San Diego Reader Redesigns; Another Cover Story by a Blogger, this time Barbarella

Friday, July 16, 2004, 2:00 —by Joe Crawford
This item was posted in Nerdy, San Diego News and Local Media category and has 3 Comments so far.

Whoa. The San Diego Reader, San Diego’s free alternative newsweekly for more than 20 years (I can’t tell from their site how old the paper is) has undergone a redesign.

The home page of their site has better readability and clarity than it did. (See cached versions at the google cache and wayback machine).

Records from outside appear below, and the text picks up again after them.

This is an optimization exercise on Yosys and OpenROAD, whose aim is small area, not a production implementation. Function was checked by simulation only, so behaviour that the tests miss may differ from the original. Power figures rest on the tool's default switching activity, not on a simulated workload.

==> flow/design.v <==
module uavtalk_rx #(
    parameter STAT_W = 16
) (
    input  wire              clk,
    input  wire              rst,           
    input  wire              in_valid,
    input  wire [7:0]        in_byte,
    input  wire              cat_hit,
    input  wire [15:0]       cat_size,
    input  wire              stats_clr,
    output reg               res_valid,
    output wire [1:0]        res_code,      
    output reg  [2:0]        err_code,
    output wire [7:0]        frm_type,
    output reg  [31:0]       frm_objid,
    output reg  [15:0]       frm_instid,
    output reg  [7:0]        frm_len,
    output wire              pl_valid,
    output reg  [7:0]        pl_byte,
    output wire [7:0]        pl_index,
    output reg  [STAT_W-1:0] rx_bytes,
    output reg  [STAT_W-1:0] rx_objects,
    output reg  [STAT_W-1:0] rx_errors
);
    localparam [2:0] E_NONE         = 3'd0,
                     E_BAD_SYNC     = 3'd1,
                     E_BAD_VERSION  = 3'd2,
                     E_BAD_SIZE     = 3'd3,
                     E_UNKNOWN_OBJ  = 3'd4,
                     E_TOO_LARGE    = 3'd5,
                     E_LEN_MISMATCH = 3'd6,
                     E_BAD_CHECKSUM = 3'd7;
    localparam [8:0] POS_SYNC = 9'h1F5;
    function [7:0] crc8_update;
        input [7:0] crc;
        input [7:0] data;
        integer i;
        reg [7:0] c;
        begin
            c = crc ^ data;
            for (i = 0; i < 8; i = i + 1)
                c = c[7] ? ((c << 1) ^ 8'h07) : (c << 1);
            crc8_update = c;
        end
    endfunction
    reg [8:0] pos;
    reg [7:0] crc;
    reg [2:0] typ;         
    reg       sz_hi;       
    assign frm_type = {5'b00100, typ};
    assign pl_index = pos[7:0];
    wire       hdr   = pos[8] & (pos[3:0] != 4'hF);
    wire [3:0] hp    = pos[3:0];
    wire       s_sync  = hdr & (hp == 4'h5);
    wire       s_type  = hdr & (hp == 4'h6);
    wire       s_szlo  = hdr & (hp == 4'h7);
    wire       s_szhi  = hdr & (hp == 4'h8);
    wire       s_obj0  = hdr & (hp == 4'h9);
    wire       s_obj1  = hdr & (hp == 4'hA);
    wire       s_obj2  = hdr & (hp == 4'hB);
    wire       s_obj3  = hdr & (hp == 4'hC);
    wire       s_inst0 = hdr & (hp == 4'hD);
    wire       s_inst1 = hdr & (hp == 4'hE);
    assign res_code = {err_code != 3'd0, s_sync & (err_code == 3'd0)};
    assign pl_valid = res_valid & ~pos[8];
    wire [8:0] pos_inc = pos + 9'd1;
    wire        use_cat = ~typ[0] & ~typ[2];       
    wire [7:0]  cmp_a   = hdr ? (cat_size[7:0] & {8{use_cat}}) : pos_inc[7:0];
    wire        cmp_eq  = (cmp_a == frm_len);
    wire        at_ck   = ~hdr & cmp_eq;
    wire       s_data  = ~hdr & ~at_ck;
    wire [8:0]  lo_m10    = {1'b0, in_byte} - 9'd10;
    wire        hi_eq     = (in_byte == {7'd0, sz_hi});
    wire        hi_p1     = (in_byte == {6'd0, sz_hi, ~sz_hi});
    wire        size_bad  = ~hi_eq & ~(hi_p1 & (frm_len == 8'd0));
    wire        too_large = use_cat & (cat_size[15:8] != 8'd0);
    wire        len_bad   = sz_hi | ~cmp_eq;
    wire        type_ok   = (in_byte[7:3] == 5'b00100) & (in_byte[2:0] <= 3'd4);
    wire [7:0]  crc_d     = (s_sync ? 8'h00 : crc) ^ in_byte;
    wire        ck_ok     = (crc_d == 8'd0);
    reg  [2:0]  cause;
    always @* begin
        cause = E_NONE;
        if (s_sync && in_byte != 8'h3C)  cause = E_BAD_SYNC;
        if (s_type && !type_ok)          cause = E_BAD_VERSION;
        if (s_szhi && size_bad)          cause = E_BAD_SIZE;
        if (s_inst1) begin
            if (!cat_hit)                cause = E_UNKNOWN_OBJ;
            else if (too_large)          cause = E_TOO_LARGE;
            else if (len_bad)            cause = E_LEN_MISMATCH;
        end
        if (at_ck && !ck_ok)             cause = E_BAD_CHECKSUM;
    end
    wire step_ok   = at_ck & ck_ok;
    wire step_disc = (cause != E_NONE);
    wire to_sync   = step_ok | (step_disc & ~s_sync);
    always @(posedge clk) begin
        err_code <= cause;
        pl_byte  <= in_byte;
        if (rst) begin
            res_valid <= 1'b0;
            pos       <= POS_SYNC;
        end else begin
            res_valid <= in_valid;
            if (in_valid && !(s_sync && step_disc))
                pos <= to_sync ? POS_SYNC : pos_inc;
        end
        if (in_valid) begin
            crc <= crc8_update(8'h00, crc_d);
            if (s_type) typ <= in_byte[2:0];
            if (s_szlo) {sz_hi, frm_len} <= lo_m10;
            if (s_szhi) sz_hi <= ~hi_eq;
            if (s_obj0) frm_objid[7:0]   <= in_byte;
            if (s_obj1) frm_objid[15:8]  <= in_byte;
            if (s_obj2) frm_objid[23:16] <= in_byte;
            if (s_obj3) frm_objid[31:24] <= in_byte;
            if (s_inst0) frm_instid[7:0]  <= in_byte;
            if (s_inst1) frm_instid[15:8] <= in_byte;
        end
    end
    wire kill = rst | stats_clr;
    wire [STAT_W:0] tb_, to_, te_;
    assign tb_[0] = in_valid & ~&rx_bytes;
    assign to_[0] = in_valid & step_ok & ~&rx_objects;
    assign te_[0] = in_valid & step_disc & ~&rx_errors;
    genvar gi;
    generate
        for (gi = 0; gi < STAT_W; gi = gi + 1) begin : g_carry
            assign tb_[gi+1] = tb_[gi] & rx_bytes[gi];
            assign to_[gi+1] = to_[gi] & rx_objects[gi];
            assign te_[gi+1] = te_[gi] & rx_errors[gi];
        end
    endgenerate
    always @(posedge clk) begin
        rx_bytes[STAT_W-1:1]   <= kill ? {(STAT_W-1){1'b0}} : rx_bytes[STAT_W-1:1]   ^ tb_[STAT_W-1:1];
        rx_objects[STAT_W-1:1] <= kill ? {(STAT_W-1){1'b0}} : rx_objects[STAT_W-1:1] ^ to_[STAT_W-1:1];
        rx_errors[STAT_W-1:1]  <= kill ? {(STAT_W-1){1'b0}} : rx_errors[STAT_W-1:1]  ^ te_[STAT_W-1:1];
        rx_bytes[0]   <= rst ? 1'b0 : stats_clr ? in_valid             : rx_bytes[0]   ^ tb_[0];
        rx_objects[0] <= rst ? 1'b0 : stats_clr ? (in_valid & step_ok)   : rx_objects[0] ^ to_[0];
        rx_errors[0]  <= rst ? 1'b0 : stats_clr ? (in_valid & step_disc) : rx_errors[0]  ^ te_[0];
    end
endmodule
Settings: LEC_CHECK=0, CAP_MARGIN=20, CORE_MARGIN=2, CORE_UTILIZATION=75, CTS_BUF_LIST=sky130_fd_sc_hd__clkbuf_8, SLEW_MARGIN=20; clock period 7.0 ns.
standard.sh (not shown) runs the stock make flow with config.mk's settings and CLKGATE_MAP_FILE= SYNTH_SCRIPT=/design/flow/synth_recipe.tcl, a recipe that flattens the netlist after the stock synthesis.
==> flow/flow/run.sh <==
#!/bin/bash
set -euo pipefail
bash standard.sh \
  "BUFFER_PORTS_ARGS=-buffer_cell sky130_fd_sc_hd__buf_1" \
  "CTS_ARGS=-sink_clustering_enable -repair_clock_nets -dont_use_dummy_load -buf_list sky130_fd_sc_hd__clkbuf_8" \
  finish > standard_flow.log 2>&1
Then changed:
--- a/flow/design.v
+++ b/flow/design.v
@@ -64,17 +64,16 @@
     assign res_code = {err_code != 3'd0, s_sync & (err_code == 3'd0)};
     assign pl_valid = res_valid & ~pos[8];
     wire [8:0] pos_inc = pos + 9'd1;
-    wire        use_cat = ~typ[0] & ~typ[2];       
-    wire [7:0]  cmp_a   = hdr ? (cat_size[7:0] & {8{use_cat}}) : pos_inc[7:0];
-    wire        cmp_eq  = (cmp_a == frm_len);
-    wire        at_ck   = ~hdr & cmp_eq;
+    wire       at_ck   = ~hdr & (pos_inc[7:0] == frm_len);
     wire       s_data  = ~hdr & ~at_ck;
     wire [8:0]  lo_m10    = {1'b0, in_byte} - 9'd10;
     wire        hi_eq     = (in_byte == {7'd0, sz_hi});
     wire        hi_p1     = (in_byte == {6'd0, sz_hi, ~sz_hi});
     wire        size_bad  = ~hi_eq & ~(hi_p1 & (frm_len == 8'd0));
+    wire        use_cat   = ~typ[0] & ~typ[2];       
     wire        too_large = use_cat & (cat_size[15:8] != 8'd0);
-    wire        len_bad   = sz_hi | ~cmp_eq;
+    wire [7:0]  exp_len   = use_cat ? cat_size[7:0] : 8'd0;
+    wire        len_bad   = sz_hi | (exp_len != frm_len);
     wire        type_ok   = (in_byte[7:3] == 5'b00100) & (in_byte[2:0] <= 3'd4);
     wire [7:0]  crc_d     = (s_sync ? 8'h00 : crc) ^ in_byte;
     wire        ck_ok     = (crc_d == 8'd0);
Effect: Worst setup slack gets better by 380 ps. Cell count increases by about 1.6%. Total power came out higher by 7.0%. Synthesized cell count grows by 2.5%. Final area came out higher by 1.7%. Core utilization came out lower by 2.5 points. Global-route usage drops by 1.8 points. Critical path depth came out higher by 2. Flip-flop and latch count is unchanged. Via count shrinks by about 1.2%. Combinational power goes up by 27%. Sequential power came out higher by about 2%. Die area is higher by 2.7%.

==> what the ideal ports hide <==
In the flow no input, the clock included, has a driving cell. The finished layouts below were timed again as built, in two steps.
Step 1: set_driving_cell puts a clkbuf_16 on clk and a buf_2 on each other input, an assumption about the parent block.
Step 2 times the ports against the registers' clock, not the clock port: input delays grow and output delays shrink by t, the midpoint of the rising clock arrivals with the driver on.
Three values: ideal ports, drivers, drivers and shift; two values: the first two.
| run | shift t [ns] | setup WS [ns] | clock arrival spread, ns | worst register clock-pin slew, ns | pins driven straight from the clock port |
|---|---|---|---|---|---|
| the first run | 0.456 | 0.445 / 0.453 / -0.002 | 0.032 / 0.031 | 0.09 / 0.09 | 1 |
| the second run | 0.460 | 0.827 / 0.827 / 0.404 | 0.035 / 0.035 | 0.09 / 0.09 | 1 |
With both steps, setup timing fails in the first run, where it was met with ideal ports. For the first run, which loses most, drivers alone change the setup slack by +0.008 ns; drivers and shift together by -0.447 ns.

They also have a listing of things that are “Coming”:

Coming: Ask Saffron, Best Buys, CD Reviews, Classical Music, Crasher, Driven, It’s a Crime, Kid Stuff, Local CD reviews, Lover’s Lane, Nightspotting: Club reviews, Poetry, Puzzle, Reading, Sheep & Goats, Sporting Box

This is hopeful to me. They seem to have a new emphasis on putting more of their content on the web. You may remember this blog as complimenting them on adding RSS feeds for concerts and noting when they reposted Brian Dear’s blogging as a cover story.

On the content side, their latest cover story was penned by local blogger Barbarella. Oso talks more about this in another post.

I find it cool that San Diego Bloggers I have catalogued have been recognized, and paid for their writing. But it’s puzzling that I have yet to be contacted. Always a bridesmaid, never a bride, the saying goes.

Since I moved back to San Diego in 1999, The Reader, online and off, has been maddening to me. So much of their content is not online, and the paper version is ad-filled and content-lite. Worst, their cover stories were not on the web. How can you engage in an online discussion when none of the content is online? To be on the web you have to BE on the web, as The New York Times has learned.

It seems to me that by hiring bloggers to write for them, they’re admitting that the energy in the writing community is moving online. I think it’s a smart move for them to be trawling the web for creative writing. Hey, sdbloggers is filled with interesting writing. Sure, much of it is is drivel, but some of it’s darn good.

I first became aware of The Reader when I was in high school — 1983-1987. At that time, The Reader was the events paper. People would dutifully pick it up at their local store, 7-11, library — the Reader managed to be everywhere. Like clockwork, it was there every Thursday. News. Events. Classifieds, Lynda Barry and Life in Hell cartoons, concert listings, Matthew Alice columns. Back then, the format was newsprint tabloid. That’s contrasted with the “jumbo magazine” of today. It was in three separate sections: — a main news section, an entertainment section, and a classified section (where the comics were).

The design was handy, usable, and smart. I remember conversations with my uncle where talked about how indispensible The Reader was. Being able to go directly where I wanted to go was wonderful. If I wanted to see Life in Hell I knew where to go. If I was trying to find out when Mojo Nixon or The Beat Farmers where playing, I knew where to look.

Nowadays, the magazine is a big mound of botox ads and cell phone plans. It’s suffered and prospered with a deluge of advertising. Fahrenheit was trying to be a better Reader, but it died due to lack of ads, supposedly.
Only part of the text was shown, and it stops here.